`src/rtl/spi_target_pkg.sv`:
```
// Types and SPI mode constants shared by the SPI target and initiator.
// Mode 3: SCK idles high, data launched on falling edge, sampled on rising edge.
package spi_target_pkg;

  typedef enum logic {
    IDLE   = 1'b0,
    ACTIVE = 1'b1
  } state_t;

  localparam logic SPI_CPOL = 1'b1;
  localparam logic SPI_CPHA = 1'b1;
  localparam int   SPI_MODE = 3;

  // Reset values of the synchronizers match an idle, deselected bus.
  localparam logic SCK_IDLE = SPI_CPOL;
  localparam logic CS_IDLE  = 1'b1;
  localparam logic SDI_IDLE = 1'b0;

endpackage

```
`src/rtl/spi_target_sync_edge.sv`:
```
// N-stage synchronizer for one asynchronous input with rise/fall pulses on the
// synchronized value; pulses are combinational, one clk cycle wide.
module sync_edge #(
  parameter int   STAGES  = 2,
  parameter logic RST_VAL = 1'b0
) (
  input  logic clk,
  input  logic rst_n,
  input  logic d,
  output logic rise,
  output logic fall
);

  logic [STAGES-1:0] chain;
  logic              prev;
  logic              q;

  always_ff @(posedge clk or negedge rst_n) begin
    if (!rst_n) begin
      chain <= {STAGES{RST_VAL}};
      prev  <= RST_VAL;
    end else begin
      chain[0] <= d;
      for (int i = 1; i < STAGES; i++) begin
        chain[i] <= chain[i-1];
      end
      prev <= q;
    end
  end

  assign q    = chain[STAGES-1];
  assign rise = q & ~prev;
  assign fall = ~q & prev;

endmodule

```
`src/rtl/spi_target.sv`:
```
// SPI mode-3 target: oversampled SCK/CS/SDI, full-duplex shift of a SIZE-bit frame,
// with a loadable reply shadow and valid/error pulses when the frame closes.
module spi_target
  import spi_target_pkg::*;
#(
  parameter int SIZE        = 40,
  parameter int SYNC_STAGES = 2
) (
  input  logic            clk_in,
  input  logic            reset_n_in,
  input  logic            clk_in_spi,
  input  logic            cs_in_n,
  input  logic            serial_in,
  output logic            serial_out,
  output logic            serial_oe_out,
  input  logic [SIZE-1:0] data_in,
  input  logic            load_in,
  output logic [SIZE-1:0] data_out,
  output logic            r_valid_out,
  output logic            r_error_out,
  output logic            r_busy_out
);

  localparam int            CW       = $clog2(SIZE + 2);
  localparam logic [CW-1:0] CNT_FULL = CW'(SIZE);
  localparam logic [CW-1:0] CNT_MAX  = CW'(SIZE + 1);

  state_t                 state, state_nxt;
  logic                   sck_rise, sck_fall, cs_rise, cs_fall;
  logic [SYNC_STAGES-1:0] sdi_sync;
  logic                   sdi_s;
  logic [SIZE-1:0]        shadow, tx_shift, rx_shift;
  logic [CW-1:0]          bit_cnt;
  logic                   start, stop;

  sync_edge #(.STAGES(SYNC_STAGES), .RST_VAL(SCK_IDLE)) u_sck_sync (
    .clk   (clk_in),
    .rst_n (reset_n_in),
    .d     (clk_in_spi),
    .rise  (sck_rise),
    .fall  (sck_fall)
  );

  sync_edge #(.STAGES(SYNC_STAGES), .RST_VAL(CS_IDLE)) u_cs_sync (
    .clk   (clk_in),
    .rst_n (reset_n_in),
    .d     (cs_in_n),
    .rise  (cs_rise),
    .fall  (cs_fall)
  );

  // SDI has the same depth as SCK so each sampled bit lines up with its edge.
  always_ff @(posedge clk_in or negedge reset_n_in) begin
    if (!reset_n_in) begin
      sdi_sync <= {SYNC_STAGES{SDI_IDLE}};
    end else begin
      sdi_sync[0] <= serial_in;
      for (int i = 1; i < SYNC_STAGES; i++) begin
        sdi_sync[i] <= sdi_sync[i-1];
      end
    end
  end
  assign sdi_s = sdi_sync[SYNC_STAGES-1];

  always_ff @(posedge clk_in or negedge reset_n_in) begin
    if (!reset_n_in) state <= IDLE;
    else             state <= state_nxt;
  end

  always_comb begin
    state_nxt = state;
    start     = 1'b0;
    stop      = 1'b0;
    if (state == IDLE && cs_fall) begin
      state_nxt = ACTIVE;
      start     = 1'b1;
    end else if (state == ACTIVE && cs_rise) begin
      state_nxt = IDLE;
      stop      = 1'b1;
    end
  end

  always_ff @(posedge clk_in or negedge reset_n_in) begin
    if (!reset_n_in) begin
      shadow      <= '0;
      tx_shift    <= '0;
      rx_shift    <= '0;
      data_out    <= '0;
      bit_cnt     <= '0;
      r_valid_out <= 1'b0;
      r_error_out <= 1'b0;
    end else begin
      r_valid_out <= 1'b0;
      r_error_out <= 1'b0;
      if (load_in) shadow <= data_in;
      if (start) begin
        // Reads the pre-load shadow, so a coincident load lands in the next frame.
        tx_shift <= shadow;
        rx_shift <= '0;
        bit_cnt  <= '0;
      end else if (stop) begin
        if (bit_cnt == CNT_FULL) begin
          data_out    <= rx_shift;
          r_valid_out <= 1'b1;
        end else begin
          r_error_out <= 1'b1;
        end
      end else if (state == ACTIVE) begin
        if (sck_rise) begin
          rx_shift <= {rx_shift[SIZE-2:0], sdi_s};
          if (bit_cnt != CNT_MAX) bit_cnt <= bit_cnt + CW'(1);
        end
        // The leading falling edge of mode 3 precedes any sample and must not shift.
        if (sck_fall && bit_cnt != '0) begin
          tx_shift <= {tx_shift[SIZE-2:0], 1'b0};
        end
      end
    end
  end

  assign serial_oe_out = (state == ACTIVE);
  assign r_busy_out    = (state == ACTIVE);
  assign serial_out    = (state == ACTIVE) & tx_shift[SIZE-1];

endmodule

```
`config.mk`:
```
export PLATFORM = sky130hd
export DESIGN_NAME = spi_target
export DESIGN_NICKNAME = d
export VERILOG_FILES = /design/src/rtl/spi_target_pkg.sv /design/src/rtl/spi_target_sync_edge.sv /design/src/rtl/spi_target.sv
export SDC_FILE = /design/constraint.sdc
export NUM_CORES = 1
export LEC_CHECK = 0
export CORE_UTILIZATION = 30
export CTS_CLUSTER_SIZE = 28
export DETAILED_ROUTE_END_ITERATION = 10
export PLACE_DENSITY_LB_ADDON = 0.12
export SYNTH_ARGS = -nofsm -noshare
export SYNTH_HDL_FRONTEND = slang
export SYNTH_SLANG_ARGS = --single-unit
export TNS_END_PERCENT = 50
```
`constraint.sdc`:
```
create_clock -name clk_in -period 2.4 [get_ports clk_in]
set_input_delay 0.48 -clock clk_in [delete_from_list [all_inputs] [get_ports clk_in]]
set_output_delay 0.48 -clock clk_in [all_outputs]
set_load 0.05 [all_outputs]
```
==> results.py, run 1 <==
metrics = {
    "detailed_routing": {
        "viasPerCell": 4.50,
        "wire_per_inst_microns": 13.5,
        "vias": 4653,
        "routed_wl_microns": 13900,
        "dr.pass1.iters": 4,
        "drt_iter0_drc": 193,
        "drc": 0,
        "detail-route-antenna-nets": 0,
    },
    "yosys": {
        "synth-edff-count": 0,
        "dominantRegCellSynth": "dfrtp_1",
        "synth_cell_type_count": 32,
        "synth_top_area_share": 0.592,
        "synth_area_sq_mm": 0.00723,
        "synthTopCellsByCount": "nand2_1 (201), dfrtp_1 (171), mux2_2 (117), nand3_1 (44), buf_1 (11)",
        "yosysWarnings": 0,
        "syn_nets": 667,
        "seq_area_frac_synth": 0.614,
        "syn-instance-count": 618,
        "syn_avg_cell_area_sq_um": 11.7,
        "ys_ff_latch": 177,
        "async_flop_share": 1.00,
        "synth_area_leader_cell": "dfrtp_1",
        "ys_top_cells_by_area": "dfrtp_1 (59%), mux2_2 (18%), nand2_1 (10%), nand3_1 (3.0%), dfstp_2 (2.2%)",
        "synth_most_common_cell": "nand2_1",
    },
    "critical_path": {
        "regToRegSetupSlack_ps": 360,
        "cp_slowest_stage_delay_ps": 830,
        "cp_top_family": "buffers and inverters",
        "arrival_ps": 1620,
        "end_kind": "primary output",
        "crit_path_max_fanout": 2,
        "required_ps": 1920,
        "path_buf_inv": 1,
        "cpMaxStageDelayCell": "clkdlybuf4s50_1",
        "worst-path-stages": 1,
        "worstPathCellList": "clkdlybuf4s50_1",
        "criticalPathCategory": "flop to primary output",
        "r2r_cells": 5,
        "start_kind": "flop",
    },
    "placement": {
        "postPlaceCellArea_sq_mm": 0.00856,
        "gp_congestion": 0.681,
        "port_buffers": 90,
        "dp_cells": 1003,
        "dp_hpwl_microns": 9190,
    },
    "final_layout": {
        "num_antenna_cells": 0,
        "instances_no_fill": 1035,
        "final_util": 0.387,
        "final_area_sq_mm": 0.00912,
        "layout-drive-gt1-share": 0.244,
        "final_nets": 752,
        "synthToLayoutAreaGrowth_pct": 26.2,
    },
    "floorplanning": {
        "initial_core_util": 0.307,
        "dieHeight_microns": 157,
        "dieArea_sq_mm": 0.0247,
        "ioPinCount": 91,
        "core.rowCount": 56,
        "die_w_microns": 157,
        "core-area_sq_mm": 0.0235,
    },
    "timing": {
        "tns_ps": 0,
        "fin_crit_ps": 2100,
        "finalClockSkew_ps": 10.4,
        "rsz0062_at_grt": "no",
        "fin_crit_sh": 0.876,
        "relSlewSlack": 0.638,
        "drv_slew": 0,
        "setup_viol": 0,
        "hold_viol": 0,
        "fmax_mhz": 476,
        "tightestPinTransition_ps": 543,
    },
    "clock_tree": {
        "cts_tree": "yes",
        "cts_sinks": 177,
        "cts_max_path_buffers": 2,
        "cts-root-buf": "clkbuf_16",
        "post_cts_buffers": 0,
        "cts_inserted_buffers": 17,
        "clkLatencyLatePin_ps": 430,
        "hold_buffers": 0,
        "clk_pin_slew_worst_paths_ps": 70,
        "htreeDepth": 4,
    },
    "grt": {
        "use_met1": 0.163,
        "grt_pass1_vias": 4751,
        "grt_overflow": 0,
        "met2_usage": 0.202,
        "grt-busiest-layer": "met2",
        "antenna_found_initial": 0,
        "grt_max_degree": 64,
        "grt_pass1_wl_microns": 24100,
        "grt_usage": 0.125,
        "grt_util_met3": 0.0297,
    },
    "run_status": {
        "status": "finished, final reports clean",
    },
    "job": {
        "drv_cap": 0,
    },
    "power": {
        "ir_worst_vdd_mv": 0.372,
        "p_per_area_mw_per_mm2": 818,
        "p_leak_nw": 4.36,
        "power.total_w": 0.00747,
    },
    "hold_path": {
        "holdCritPathClass": "primary input to asynchronous set/reset pin",
    },
}
## final timing paths
| kind | endpoint | start |
|---|---|---|
| hold / removal | r_valid_out$_DFF_PN0_ | reset_n_in |
| max in group asynchronous | shadow[3]$_DFFE_PN0P_ | reset_n_in |
| setup / recovery | data_out[0] | data_out[0]$_DFFE_PN0P_ |
| setup reg to reg | tx_shift[35]$_DFFE_PN0P_ | u_cs_sync.prev$_DFF_PN1_ |
| hold reg to reg | u_sck_sync.chain[1]$_DFF_PN1_ | u_sck_sync.chain[0]$_DFF_PN1_ |
| min in group clk_in | u_sck_sync.chain[1]$_DFF_PN1_ | u_sck_sync.chain[0]$_DFF_PN1_ |
## cells in the final DEF (no fill, tap or decap), drive strengths merged, types with 2 or more instances in the layout
cell and n:
a21oi 2, a22o 2, a31oi 2, and3 2, buf 15, clkbuf 20
clkdlybuf4s50 85, clkinvlp 4, dfrtp 171, dfstp 6, ha 3, inv 11
mux2 120, nand2 201, nand3 44, nand4b 3, nand4bb 2, nor2 4
o21ai 4, xnor2 2
## area by class of cell
class                      instances  area [sq um]
fill                            2307         14400
tap                              319           399
clock buffer                      19           443
sequential                       177          4440
timing repair buffer             103          1080
inverter                           3          11.3
clock inverter                    13           114
multi-input combinational        401          2630
## stage by stage
step                hold WS (ps)  setup slack [ps]
floorplan                    184               262
global placement             349               373
detailed placement           353               333
CTS                         42.9              4.86
global route                52.4               206
finish                      2.32               297
## cells by family after synthesis
logic type | count (synthesis) | synth area share
AO/OA/AOI/OAI | 12 | 0.0118
XOR/XNOR | 2 | 0.00242
multiplexers | 120 | 0.187
buffers and inverters | 40 | 0.0253
AND/OR/NAND/NOR | 264 | 0.154
adder cells (fa/ha/maj) | 3 | 0.00520
flip-flops | 177 | 0.614
## where the power goes
part | switching, W | leakage [nW] | internal [W]
combinational | 0.000539 | 1.80 | 0.000604
sequential | 0.000271 | 2.30 | 0.00342
clock | 0.00124 | 0.262 | 0.00139
## flip-flops by register name, summed over array words and instances (netlist names), 2 cells and up
register	flops
bit_cnt	6
shadow	40
sdi_sync	2
data_out	40
u_sck_sync.chain	2
tx_shift	40
u_cs_sync.chain	2
rx_shift	40
## routing by layer
metal  vias up  wire length (microns)
met5         -                      0
met3        13                    570
met4         0                    181
li1       2246                      -
met2        81                   6690
met1      2313                   6480
## timing repair
action                                  CTS  global route
endpoints found under the setup margin    1             1
hold endpoints to repair                  0             0
gates resized for setup                   1             1
Note: power is estimated with default switching activity, not from simulation.
==> run 2, diff against run 1 <==
CORE_UTILIZATION = 60   (was 30)
DONT_BUFFER_PORTS = 1   (was unset)
PLACE_DENSITY = 0.78   (was unset)
PLACE_DENSITY_LB_ADDON = unset   (was 0.12)
==> run 2 against run 1 <==
  * The run now ends with design-rule violations, negative hold slack left
  * Via count down 5.5%
  * Sequential share of layout area up 6.7 points
  * First-iteration DRC count up 52%
  * Sequential cell count unchanged
  * Die area down 49%
==> results.py, run 2 (synthesis gave the netlist of run 1 again) <==
metrics = {
    "hold_path": {
        "holdCritPathClass": "primary input to asynchronous set/reset pin",
    },
    "grt": {
        "grt_max_degree": 178,
        "grt_usage": 0.225,
        "grt_pass1_vias": 4566,
        "grt_pass1_wl_microns": 22000,
        "antenna_found_initial": 2,
        "grt_overflow": 0,
    },
    "placement": {
        "dp_hpwl_microns": 8000,
        "port_buffers": 0,
        "gp_congestion": 0.742,
        "dp_cells": 733,
    },
    "clock_tree": {
        "cts_inserted_buffers": 17,
        "cts_max_path_buffers": 2,
        "cts_tree": "yes",
        "clk_pin_slew_worst_paths_ps": 60,
        "cts_sinks": 177,
        "cts-root-buf": "clkbuf_16",
        "post_cts_buffers": 0,
        "htreeDepth": 4,
        "post_cts_resized": 0,
        "clkLatencyLatePin_ps": 430,
    },
    "final_layout": {
        "regArea_sq_mm": 0.00444,
        "final_cell_mix": "nand2_1 (201), dfrtp_1 (171), mux2_2 (117), nand3_1 (44), clkbuf_16 (17)",
        "fill_cells": 817,
        "instances_no_fill": 766,
        "multi_input_area_sq_mm": 0.00263,
        "synthToLayoutAreaGrowth_pct": 11.0,
        "final_nets": 658,
        "layout-drive-gt1-share": 0.267,
        "mostFrequentLayoutCell": "nand2_1",
    },
    "detailed_routing": {
        "drt_iter0_drc": 294,
        "detail-route-antenna-nets": 0,
        "dr.pass1.iters": 8,
        "routed_wl_microns": 12800,
        "drc": 20,
        "wire_per_inst_microns": 16.7,
        "viasPerCell": 5.74,
        "vias": 4395,
    },
    "timing": {
        "drv_slew": 0,
        "tns_ps": 0,
        "relSlewSlack": 0.565,
        "fin_crit_ps": 2120,
        "rsz0062_at_grt": "no",
        "fin_crit_sh": 0.883,
        "tightestPinTransition_ps": 653,
        "setup_viol": 0,
        "finalClockSkew_ps": 5.42,
        "hold_viol": 171,
        "fmax_mhz": 472,
        "holdWs_ps": -254,
    },
    "critical_path": {
        "required_ps": 2720,
        "arrival_ps": 2440,
        "start_kind": "flop",
        "regToRegSetupSlack_ps": 280,
        "end_kind": "flop",
        "crit_path_max_fanout": 64,
        "criticalPathCategory": "flop to flop",
    },
    "floorplanning": {
        "dieArea_sq_mm": 0.0125,
        "ioPinCount": 91,
        "initial_core_util": 0.625,
        "dieHeight_microns": 112,
        "core-area_sq_mm": 0.0116,
        "die_w_microns": 112,
        "core.rowCount": 39,
    },
    "run_status": {
        "status": "complete, but fails checks",
        "failed_checks": "design-rule violations, negative hold slack",
    },
    "power": {
        "p_per_area_mw_per_mm2": 961,
        "power.total_w": 0.00771,
        "ir_worst_vdd_mv": 0.595,
        "p_leak_nw": 4.03,
    },
    "job": {
        "drv_cap": 0,
    },
}
[run 2: changes by cell type in the layout (fill, tap and decap cells not counted), sizes merged]
cell | before | now
buf | 15 | 9
bufinv | 0 | 4
clkbuf | 20 | 25
clkdlybuf4s50 | 85 | 0
clkinv | 1 | 2
clkinvlp | 4 | 1
diode | 0 | 1
dlygate4sd2 | 1 | 0
dlymetal6s2s | 1 | 0
inv | 11 | 3
[run 2: layout make-up]
cell class / count / share of cell area
repair buffers: 9 / 0.0131
clock buffers: 25 / 0.0642
flip-flops and latches: 177 / 0.553
diodes: 1 / 0.000312
clock inverters: 7 / 0.0181
well taps: 143 / 0.0223
multi-input cells: 401 / 0.328
inverters: 3 / 0.00140
[run 2: stage by stage]
stage	area [sq um]	setup slack [ps]	utilization
6_report	8020	281	0.694
5_1_grt	8020	208	0.694
4_1_cts	8020	296	0.694
3_5_place_dp	7360	317	0.636
3_3_place_gp	7360	387	0.636
2_1_floorplan	7230	262	-
[run 2: power by group]
group	switching [W]	internal, W	total (W)
clock network	0.00108	0.00191	0.00300
registers	0.000292	0.00342	0.00372
logic	0.000475	0.000525	0.000999
total	0.00185	0.00586	0.00771
[run 2: final timing paths]
check | from | endpoint | cells after the start
worst max-delay path | u_cs_sync.prev$_DFF_PN1_ | tx_shift[17]$_DFFE_PN0P_ | 5
worst min-delay path | reset_n_in | data_out[3]$_DFFE_PN0P_ | 0
worst max register to register | u_cs_sync.prev$_DFF_PN1_ | tx_shift[17]$_DFFE_PN0P_ | 5
worst min register to register | sdi_sync[0]$_DFF_PN0_ | sdi_sync[1]$_DFF_PN0_ | 0
max in group asynchronous | reset_n_in | u_sck_sync.chain[0]$_DFF_PN1_ | 0
min in group clk_in | cs_in_n | u_cs_sync.chain[0]$_DFF_PN1_ | 0
[run 2: layer usage]
| layer | track usage | vias to the layer above | wire [microns] |
|---|---|---|---|
| met5 | 0 | - | 13 |
| met4 | 0.0757 | 2 | 163 |
| met3 | 0.0784 | 21 | 726 |
| met2 | 0.362 | 115 | 6500 |
| met1 | 0.284 | 2201 | 5420 |
| li1 | - | 2056 | - |
[run 2: worst max-delay path, cell delays in order, from the launching register on]
cell and delay (ps):
dfstp_2 590, or3b_4 520, buf_4 390, nand2_1 160
nand2_1 80, mux2_2 260
==> run 3, diff against run 2 <==
ABC_AREA = 1   (was unset)
CORE_MARGIN = 5   (was unset)
CTS_CLUSTER_SIZE = 16   (was 28)
==> run 3 against run 2 <==
  * The run ends with negative hold slack left
  * Via count rose by 19%
  * Final area rose by 0.95%
  * Setup slack improved by 82 ps
  * Synthesized cell count rose by 33%
  * Die area rose by 19%
  * Wire length rose by 12%
  * Largest cell class unchanged
  * Highest routed layer is now met4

What is required ->
Using the records, find how many lines include the string "assign" and report that number alone.

Exercise output ->
7